Listed records:
>>

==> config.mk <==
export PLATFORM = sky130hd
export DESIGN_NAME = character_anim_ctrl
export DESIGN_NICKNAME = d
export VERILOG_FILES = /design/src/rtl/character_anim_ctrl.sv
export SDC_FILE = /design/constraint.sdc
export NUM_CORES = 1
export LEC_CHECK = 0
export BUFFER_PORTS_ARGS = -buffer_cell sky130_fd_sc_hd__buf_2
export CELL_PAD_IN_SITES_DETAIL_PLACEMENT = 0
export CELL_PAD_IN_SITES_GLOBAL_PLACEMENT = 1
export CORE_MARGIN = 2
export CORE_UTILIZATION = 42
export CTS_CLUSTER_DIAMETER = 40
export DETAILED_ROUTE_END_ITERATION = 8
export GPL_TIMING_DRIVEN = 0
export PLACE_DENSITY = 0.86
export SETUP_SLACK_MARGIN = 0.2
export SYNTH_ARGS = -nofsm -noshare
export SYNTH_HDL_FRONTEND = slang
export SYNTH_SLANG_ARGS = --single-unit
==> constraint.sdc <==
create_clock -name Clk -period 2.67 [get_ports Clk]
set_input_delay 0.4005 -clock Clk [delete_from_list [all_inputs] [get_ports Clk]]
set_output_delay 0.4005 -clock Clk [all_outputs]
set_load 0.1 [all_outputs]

<<
>>

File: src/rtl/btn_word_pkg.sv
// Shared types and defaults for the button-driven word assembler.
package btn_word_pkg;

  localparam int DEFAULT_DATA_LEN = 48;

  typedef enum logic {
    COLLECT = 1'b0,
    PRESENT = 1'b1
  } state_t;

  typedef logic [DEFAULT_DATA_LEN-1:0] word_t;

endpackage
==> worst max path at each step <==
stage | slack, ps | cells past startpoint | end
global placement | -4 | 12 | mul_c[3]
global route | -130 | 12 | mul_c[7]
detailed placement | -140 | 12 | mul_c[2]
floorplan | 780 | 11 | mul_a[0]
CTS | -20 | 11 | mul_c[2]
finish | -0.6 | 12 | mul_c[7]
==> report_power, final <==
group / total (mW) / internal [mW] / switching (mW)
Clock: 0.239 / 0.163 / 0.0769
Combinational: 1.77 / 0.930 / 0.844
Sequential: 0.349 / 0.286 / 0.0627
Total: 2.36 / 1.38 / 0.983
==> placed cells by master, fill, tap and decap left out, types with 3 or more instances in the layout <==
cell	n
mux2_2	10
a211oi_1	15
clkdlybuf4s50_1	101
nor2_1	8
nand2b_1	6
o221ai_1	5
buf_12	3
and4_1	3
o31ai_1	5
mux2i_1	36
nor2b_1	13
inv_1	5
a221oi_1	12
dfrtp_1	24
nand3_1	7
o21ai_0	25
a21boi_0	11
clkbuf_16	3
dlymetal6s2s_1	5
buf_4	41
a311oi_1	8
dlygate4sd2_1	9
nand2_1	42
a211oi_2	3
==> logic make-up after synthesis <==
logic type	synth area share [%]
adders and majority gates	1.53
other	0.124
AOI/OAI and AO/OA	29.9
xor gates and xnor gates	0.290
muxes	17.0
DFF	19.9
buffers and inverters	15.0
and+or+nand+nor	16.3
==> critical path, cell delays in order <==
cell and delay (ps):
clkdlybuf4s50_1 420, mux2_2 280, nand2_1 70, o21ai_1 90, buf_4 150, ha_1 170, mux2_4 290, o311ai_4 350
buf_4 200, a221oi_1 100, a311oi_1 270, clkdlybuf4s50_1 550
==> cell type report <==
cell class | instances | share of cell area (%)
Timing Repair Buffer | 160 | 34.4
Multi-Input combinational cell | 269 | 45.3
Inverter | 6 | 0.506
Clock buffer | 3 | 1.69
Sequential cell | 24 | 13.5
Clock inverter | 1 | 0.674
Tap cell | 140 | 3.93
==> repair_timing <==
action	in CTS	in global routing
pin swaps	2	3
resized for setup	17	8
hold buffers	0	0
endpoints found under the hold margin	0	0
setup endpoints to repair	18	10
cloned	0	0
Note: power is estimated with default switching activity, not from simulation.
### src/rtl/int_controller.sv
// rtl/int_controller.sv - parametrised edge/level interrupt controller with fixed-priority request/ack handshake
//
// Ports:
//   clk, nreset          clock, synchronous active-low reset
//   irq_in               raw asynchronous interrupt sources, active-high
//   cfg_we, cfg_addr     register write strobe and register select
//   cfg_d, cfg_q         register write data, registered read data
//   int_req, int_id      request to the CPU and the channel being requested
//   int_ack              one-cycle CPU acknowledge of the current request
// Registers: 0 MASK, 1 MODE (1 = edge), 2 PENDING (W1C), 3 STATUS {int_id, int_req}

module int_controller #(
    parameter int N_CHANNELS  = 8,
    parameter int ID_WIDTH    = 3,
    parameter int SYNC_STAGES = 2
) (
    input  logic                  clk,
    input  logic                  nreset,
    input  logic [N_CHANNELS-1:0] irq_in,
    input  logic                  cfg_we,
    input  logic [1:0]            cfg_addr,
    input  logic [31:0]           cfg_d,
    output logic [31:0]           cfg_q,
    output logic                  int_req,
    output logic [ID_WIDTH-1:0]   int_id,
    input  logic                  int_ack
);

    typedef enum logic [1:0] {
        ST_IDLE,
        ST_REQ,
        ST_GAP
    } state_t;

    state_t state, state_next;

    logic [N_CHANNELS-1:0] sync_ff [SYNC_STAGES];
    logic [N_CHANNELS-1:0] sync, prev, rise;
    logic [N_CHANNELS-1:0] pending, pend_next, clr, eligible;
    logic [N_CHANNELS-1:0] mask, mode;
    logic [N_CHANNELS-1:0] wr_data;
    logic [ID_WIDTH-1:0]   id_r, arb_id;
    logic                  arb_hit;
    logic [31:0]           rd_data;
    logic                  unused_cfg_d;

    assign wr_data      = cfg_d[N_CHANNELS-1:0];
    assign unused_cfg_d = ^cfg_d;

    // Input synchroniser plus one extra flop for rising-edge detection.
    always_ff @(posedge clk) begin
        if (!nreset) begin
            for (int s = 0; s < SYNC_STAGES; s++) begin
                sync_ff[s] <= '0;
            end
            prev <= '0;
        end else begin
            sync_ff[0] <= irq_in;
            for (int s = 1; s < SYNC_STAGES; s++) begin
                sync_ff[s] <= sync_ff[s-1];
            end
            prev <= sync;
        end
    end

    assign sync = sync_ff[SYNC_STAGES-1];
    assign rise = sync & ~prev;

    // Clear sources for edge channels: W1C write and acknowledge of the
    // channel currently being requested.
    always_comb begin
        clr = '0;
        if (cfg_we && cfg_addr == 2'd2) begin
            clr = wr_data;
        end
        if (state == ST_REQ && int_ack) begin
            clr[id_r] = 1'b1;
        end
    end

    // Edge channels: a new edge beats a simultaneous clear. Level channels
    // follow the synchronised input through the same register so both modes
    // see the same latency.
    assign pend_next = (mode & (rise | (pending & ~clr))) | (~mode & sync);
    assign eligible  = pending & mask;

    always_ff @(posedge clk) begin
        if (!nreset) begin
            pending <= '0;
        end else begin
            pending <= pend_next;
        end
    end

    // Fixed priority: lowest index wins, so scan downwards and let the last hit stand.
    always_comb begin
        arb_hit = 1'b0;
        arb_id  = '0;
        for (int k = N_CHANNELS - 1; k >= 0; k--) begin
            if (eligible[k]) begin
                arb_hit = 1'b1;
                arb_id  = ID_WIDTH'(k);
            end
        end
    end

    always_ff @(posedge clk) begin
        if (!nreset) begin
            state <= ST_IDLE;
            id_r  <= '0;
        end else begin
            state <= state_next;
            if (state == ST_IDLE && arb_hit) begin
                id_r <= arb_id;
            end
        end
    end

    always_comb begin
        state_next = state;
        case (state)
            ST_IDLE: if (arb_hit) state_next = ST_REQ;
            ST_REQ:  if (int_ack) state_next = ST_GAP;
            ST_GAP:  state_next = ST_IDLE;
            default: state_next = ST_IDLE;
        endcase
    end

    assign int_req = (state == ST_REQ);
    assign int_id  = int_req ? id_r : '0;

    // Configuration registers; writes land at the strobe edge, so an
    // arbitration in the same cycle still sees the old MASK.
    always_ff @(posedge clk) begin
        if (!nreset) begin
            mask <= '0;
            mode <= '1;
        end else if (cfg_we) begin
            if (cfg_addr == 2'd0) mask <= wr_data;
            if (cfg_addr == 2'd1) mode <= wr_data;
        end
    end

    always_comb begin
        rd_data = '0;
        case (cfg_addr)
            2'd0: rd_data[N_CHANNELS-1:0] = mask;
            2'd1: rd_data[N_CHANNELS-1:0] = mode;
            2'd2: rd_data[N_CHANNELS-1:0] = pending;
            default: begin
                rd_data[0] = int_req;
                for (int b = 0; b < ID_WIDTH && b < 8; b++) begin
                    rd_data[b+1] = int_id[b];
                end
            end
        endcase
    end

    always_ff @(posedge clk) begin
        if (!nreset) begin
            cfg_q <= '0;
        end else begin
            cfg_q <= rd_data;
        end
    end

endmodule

<<
>>

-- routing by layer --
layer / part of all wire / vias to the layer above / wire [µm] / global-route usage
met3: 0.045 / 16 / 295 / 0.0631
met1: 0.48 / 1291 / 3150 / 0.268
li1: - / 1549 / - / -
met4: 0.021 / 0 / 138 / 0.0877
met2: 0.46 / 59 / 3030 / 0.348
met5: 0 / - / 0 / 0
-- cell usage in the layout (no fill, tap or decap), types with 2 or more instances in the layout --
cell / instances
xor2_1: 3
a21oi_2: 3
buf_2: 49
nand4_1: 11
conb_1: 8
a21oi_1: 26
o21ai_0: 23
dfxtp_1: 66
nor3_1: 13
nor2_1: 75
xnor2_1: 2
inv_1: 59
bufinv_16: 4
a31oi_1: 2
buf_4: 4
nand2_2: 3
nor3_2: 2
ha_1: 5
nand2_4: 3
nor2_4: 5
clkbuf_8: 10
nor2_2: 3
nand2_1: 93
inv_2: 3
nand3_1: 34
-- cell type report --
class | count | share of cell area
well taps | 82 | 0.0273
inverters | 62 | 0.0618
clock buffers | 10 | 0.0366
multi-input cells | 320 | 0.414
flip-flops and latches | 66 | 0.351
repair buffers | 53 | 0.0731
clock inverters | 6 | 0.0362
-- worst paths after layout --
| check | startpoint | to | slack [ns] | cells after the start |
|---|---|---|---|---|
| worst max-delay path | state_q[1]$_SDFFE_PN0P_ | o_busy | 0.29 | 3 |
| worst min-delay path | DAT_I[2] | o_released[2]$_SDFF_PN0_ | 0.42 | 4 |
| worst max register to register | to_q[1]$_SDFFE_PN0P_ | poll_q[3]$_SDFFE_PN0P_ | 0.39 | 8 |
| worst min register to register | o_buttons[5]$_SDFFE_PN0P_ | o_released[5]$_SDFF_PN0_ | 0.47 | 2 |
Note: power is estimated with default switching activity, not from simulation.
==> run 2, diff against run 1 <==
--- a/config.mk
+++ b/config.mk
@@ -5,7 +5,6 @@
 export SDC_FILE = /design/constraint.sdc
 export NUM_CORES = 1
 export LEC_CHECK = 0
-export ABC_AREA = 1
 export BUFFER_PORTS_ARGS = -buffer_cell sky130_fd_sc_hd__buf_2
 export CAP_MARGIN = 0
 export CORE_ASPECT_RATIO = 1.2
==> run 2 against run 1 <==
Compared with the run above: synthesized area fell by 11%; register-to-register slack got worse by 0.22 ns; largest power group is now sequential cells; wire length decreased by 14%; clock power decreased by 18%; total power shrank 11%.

<<

Work instruction:
Copy every line of the entries in which "layout" can be found.

Solution below:
==> placed cells by master, fill, tap and decap left out, types with 3 or more instances in the layout <==
-- cell usage in the layout (no fill, tap or decap), types with 2 or more instances in the layout --
-- worst paths after layout --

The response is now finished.